- _EXERCISE INSTRUCTIONS_
Beneath this line are the data; copy exactly the part of them that opens with the line containing "clk, prop, msg) \" and closes with the line containing "localparam int unsigned NumSetsDef", and only that part.

Collected data entries:
[Start of section]

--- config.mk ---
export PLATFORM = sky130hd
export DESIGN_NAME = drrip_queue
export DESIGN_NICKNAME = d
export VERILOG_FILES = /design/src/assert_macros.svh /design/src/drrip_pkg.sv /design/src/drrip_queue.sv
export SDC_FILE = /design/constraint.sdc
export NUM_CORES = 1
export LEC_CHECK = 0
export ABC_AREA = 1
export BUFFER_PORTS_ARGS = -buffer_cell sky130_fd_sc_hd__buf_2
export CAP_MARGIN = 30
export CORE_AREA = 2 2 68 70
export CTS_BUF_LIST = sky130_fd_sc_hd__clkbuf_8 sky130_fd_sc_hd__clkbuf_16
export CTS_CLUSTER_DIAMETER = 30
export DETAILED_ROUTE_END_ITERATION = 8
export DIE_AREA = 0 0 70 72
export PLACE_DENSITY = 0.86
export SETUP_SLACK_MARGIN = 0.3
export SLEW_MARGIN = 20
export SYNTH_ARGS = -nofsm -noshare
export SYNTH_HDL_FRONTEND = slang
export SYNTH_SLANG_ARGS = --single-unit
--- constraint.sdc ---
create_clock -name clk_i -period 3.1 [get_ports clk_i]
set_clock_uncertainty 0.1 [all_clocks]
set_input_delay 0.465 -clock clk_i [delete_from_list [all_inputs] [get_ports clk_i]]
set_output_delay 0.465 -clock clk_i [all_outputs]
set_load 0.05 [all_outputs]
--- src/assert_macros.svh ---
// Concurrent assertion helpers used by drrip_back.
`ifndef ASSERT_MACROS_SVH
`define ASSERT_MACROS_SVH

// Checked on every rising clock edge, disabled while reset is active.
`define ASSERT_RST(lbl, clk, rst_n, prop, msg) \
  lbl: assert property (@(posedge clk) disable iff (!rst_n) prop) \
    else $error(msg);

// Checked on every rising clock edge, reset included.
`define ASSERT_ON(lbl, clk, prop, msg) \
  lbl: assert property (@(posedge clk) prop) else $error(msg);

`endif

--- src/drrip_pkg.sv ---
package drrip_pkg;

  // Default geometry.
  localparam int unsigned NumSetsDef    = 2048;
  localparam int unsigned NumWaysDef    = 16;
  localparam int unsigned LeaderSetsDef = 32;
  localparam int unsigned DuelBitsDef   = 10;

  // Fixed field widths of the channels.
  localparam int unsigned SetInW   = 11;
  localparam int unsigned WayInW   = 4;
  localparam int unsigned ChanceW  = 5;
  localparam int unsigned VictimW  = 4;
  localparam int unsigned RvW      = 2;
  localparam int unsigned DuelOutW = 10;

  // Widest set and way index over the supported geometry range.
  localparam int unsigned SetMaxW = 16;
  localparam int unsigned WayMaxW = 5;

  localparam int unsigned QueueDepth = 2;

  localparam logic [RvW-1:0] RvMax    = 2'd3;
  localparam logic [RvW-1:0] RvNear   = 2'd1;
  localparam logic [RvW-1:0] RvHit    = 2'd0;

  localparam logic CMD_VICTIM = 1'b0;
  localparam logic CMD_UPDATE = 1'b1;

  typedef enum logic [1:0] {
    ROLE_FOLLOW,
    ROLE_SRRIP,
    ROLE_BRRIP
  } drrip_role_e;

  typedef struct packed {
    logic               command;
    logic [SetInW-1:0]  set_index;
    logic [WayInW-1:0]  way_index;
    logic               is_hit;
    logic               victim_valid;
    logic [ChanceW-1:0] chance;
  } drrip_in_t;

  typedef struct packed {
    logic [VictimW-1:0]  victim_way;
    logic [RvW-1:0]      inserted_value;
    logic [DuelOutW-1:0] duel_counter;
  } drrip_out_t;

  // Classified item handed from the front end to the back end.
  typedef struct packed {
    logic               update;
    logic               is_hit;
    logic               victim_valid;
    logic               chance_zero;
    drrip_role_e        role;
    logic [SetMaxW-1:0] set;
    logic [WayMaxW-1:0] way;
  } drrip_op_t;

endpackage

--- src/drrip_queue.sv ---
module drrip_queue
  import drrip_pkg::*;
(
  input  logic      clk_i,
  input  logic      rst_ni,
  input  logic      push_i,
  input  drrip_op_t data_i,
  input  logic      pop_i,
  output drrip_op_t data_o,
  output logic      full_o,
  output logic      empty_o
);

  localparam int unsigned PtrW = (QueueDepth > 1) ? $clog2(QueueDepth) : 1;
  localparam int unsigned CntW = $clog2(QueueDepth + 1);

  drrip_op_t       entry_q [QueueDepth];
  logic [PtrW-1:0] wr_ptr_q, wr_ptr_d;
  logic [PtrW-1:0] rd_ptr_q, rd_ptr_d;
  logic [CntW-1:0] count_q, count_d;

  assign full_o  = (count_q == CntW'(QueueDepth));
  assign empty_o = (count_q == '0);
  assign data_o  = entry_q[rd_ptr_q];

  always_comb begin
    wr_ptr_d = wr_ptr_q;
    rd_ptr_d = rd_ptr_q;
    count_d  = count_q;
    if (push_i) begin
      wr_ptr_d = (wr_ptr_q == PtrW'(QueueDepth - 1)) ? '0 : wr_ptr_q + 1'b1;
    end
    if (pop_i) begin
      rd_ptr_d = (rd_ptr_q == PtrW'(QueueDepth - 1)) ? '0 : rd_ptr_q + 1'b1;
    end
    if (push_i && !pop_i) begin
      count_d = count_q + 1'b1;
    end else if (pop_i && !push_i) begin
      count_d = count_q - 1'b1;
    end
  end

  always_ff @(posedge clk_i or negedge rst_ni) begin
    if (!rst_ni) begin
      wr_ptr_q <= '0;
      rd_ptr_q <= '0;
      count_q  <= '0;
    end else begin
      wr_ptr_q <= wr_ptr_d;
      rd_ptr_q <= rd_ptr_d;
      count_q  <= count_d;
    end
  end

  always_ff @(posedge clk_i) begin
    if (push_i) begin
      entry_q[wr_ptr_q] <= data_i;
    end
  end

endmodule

[End of section]

- _COMPLETED EXERCISE_
`define ASSERT_ON(lbl, clk, prop, msg) \
  lbl: assert property (@(posedge clk) prop) else $error(msg);

`endif

--- src/drrip_pkg.sv ---
package drrip_pkg;

  // Default geometry.
  localparam int unsigned NumSetsDef    = 2048;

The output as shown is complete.